• Saved entries:
* * * * * * * * *

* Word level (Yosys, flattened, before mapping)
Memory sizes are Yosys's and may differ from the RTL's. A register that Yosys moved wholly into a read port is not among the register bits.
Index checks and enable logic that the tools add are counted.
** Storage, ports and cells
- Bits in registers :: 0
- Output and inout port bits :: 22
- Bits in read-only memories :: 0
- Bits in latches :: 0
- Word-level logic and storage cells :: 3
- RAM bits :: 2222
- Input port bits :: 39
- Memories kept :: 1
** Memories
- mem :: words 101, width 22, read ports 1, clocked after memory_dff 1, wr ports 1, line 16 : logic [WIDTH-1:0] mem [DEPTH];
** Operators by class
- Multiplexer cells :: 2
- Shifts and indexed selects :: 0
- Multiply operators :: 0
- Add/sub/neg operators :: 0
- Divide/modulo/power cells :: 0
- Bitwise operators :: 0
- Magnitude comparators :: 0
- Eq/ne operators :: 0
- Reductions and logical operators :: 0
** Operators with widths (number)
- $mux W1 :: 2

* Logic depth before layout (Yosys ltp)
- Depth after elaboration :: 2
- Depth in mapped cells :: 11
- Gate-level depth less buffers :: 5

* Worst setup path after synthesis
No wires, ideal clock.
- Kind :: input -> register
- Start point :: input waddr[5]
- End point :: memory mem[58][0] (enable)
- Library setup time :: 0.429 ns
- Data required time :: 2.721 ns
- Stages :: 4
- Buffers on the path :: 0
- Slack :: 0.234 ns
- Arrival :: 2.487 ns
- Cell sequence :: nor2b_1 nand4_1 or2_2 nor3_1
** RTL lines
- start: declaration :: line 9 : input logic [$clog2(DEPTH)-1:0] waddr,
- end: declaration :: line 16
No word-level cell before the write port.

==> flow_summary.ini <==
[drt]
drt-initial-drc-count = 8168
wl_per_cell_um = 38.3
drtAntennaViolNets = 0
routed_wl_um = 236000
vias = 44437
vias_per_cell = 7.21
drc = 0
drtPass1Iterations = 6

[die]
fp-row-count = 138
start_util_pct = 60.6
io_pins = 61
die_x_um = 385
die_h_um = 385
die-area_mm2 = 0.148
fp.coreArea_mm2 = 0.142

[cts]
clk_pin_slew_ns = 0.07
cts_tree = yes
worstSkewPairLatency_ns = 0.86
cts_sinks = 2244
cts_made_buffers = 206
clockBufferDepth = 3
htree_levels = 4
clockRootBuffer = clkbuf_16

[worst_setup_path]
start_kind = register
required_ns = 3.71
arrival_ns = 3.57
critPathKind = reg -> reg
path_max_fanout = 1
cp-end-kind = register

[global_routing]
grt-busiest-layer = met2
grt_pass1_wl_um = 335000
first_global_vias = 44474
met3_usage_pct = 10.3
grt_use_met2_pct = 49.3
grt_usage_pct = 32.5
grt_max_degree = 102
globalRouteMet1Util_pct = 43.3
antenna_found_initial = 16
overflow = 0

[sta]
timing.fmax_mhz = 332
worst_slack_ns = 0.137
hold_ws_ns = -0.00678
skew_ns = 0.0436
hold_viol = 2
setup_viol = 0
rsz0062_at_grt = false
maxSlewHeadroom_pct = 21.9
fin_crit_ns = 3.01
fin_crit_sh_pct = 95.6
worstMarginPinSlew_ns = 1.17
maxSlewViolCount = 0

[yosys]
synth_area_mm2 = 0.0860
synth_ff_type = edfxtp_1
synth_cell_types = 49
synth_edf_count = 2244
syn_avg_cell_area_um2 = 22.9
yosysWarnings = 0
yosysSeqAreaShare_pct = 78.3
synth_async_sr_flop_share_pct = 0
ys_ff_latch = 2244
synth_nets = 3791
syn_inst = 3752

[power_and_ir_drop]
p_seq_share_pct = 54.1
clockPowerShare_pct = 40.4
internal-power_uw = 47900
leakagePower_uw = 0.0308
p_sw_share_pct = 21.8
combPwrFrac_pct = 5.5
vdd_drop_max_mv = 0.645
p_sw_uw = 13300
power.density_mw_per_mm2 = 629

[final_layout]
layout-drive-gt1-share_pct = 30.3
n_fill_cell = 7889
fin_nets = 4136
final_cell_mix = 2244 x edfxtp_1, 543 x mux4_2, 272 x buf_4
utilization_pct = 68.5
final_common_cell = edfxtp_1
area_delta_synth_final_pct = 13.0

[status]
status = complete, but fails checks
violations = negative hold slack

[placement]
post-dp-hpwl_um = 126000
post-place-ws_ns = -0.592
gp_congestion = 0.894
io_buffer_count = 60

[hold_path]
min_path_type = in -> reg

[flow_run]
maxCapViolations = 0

* * * * * * * * *

• What to produce: I'd like the lines above from the one with "clockRootBuffer = clkbuf_16" up to and including the one with "fin_crit_sh_pct = 95.6" copied exactly, with no other lines.

• Output for this task:
clockRootBuffer = clkbuf_16

[worst_setup_path]
start_kind = register
required_ns = 3.71
arrival_ns = 3.57
critPathKind = reg -> reg
path_max_fanout = 1
cp-end-kind = register

[global_routing]
grt-busiest-layer = met2
grt_pass1_wl_um = 335000
first_global_vias = 44474
met3_usage_pct = 10.3
grt_use_met2_pct = 49.3
grt_usage_pct = 32.5
grt_max_degree = 102
globalRouteMet1Util_pct = 43.3
antenna_found_initial = 16
overflow = 0

[sta]
timing.fmax_mhz = 332
worst_slack_ns = 0.137
hold_ws_ns = -0.00678
skew_ns = 0.0436
hold_viol = 2
setup_viol = 0
rsz0062_at_grt = false
maxSlewHeadroom_pct = 21.9
fin_crit_ns = 3.01
fin_crit_sh_pct = 95.6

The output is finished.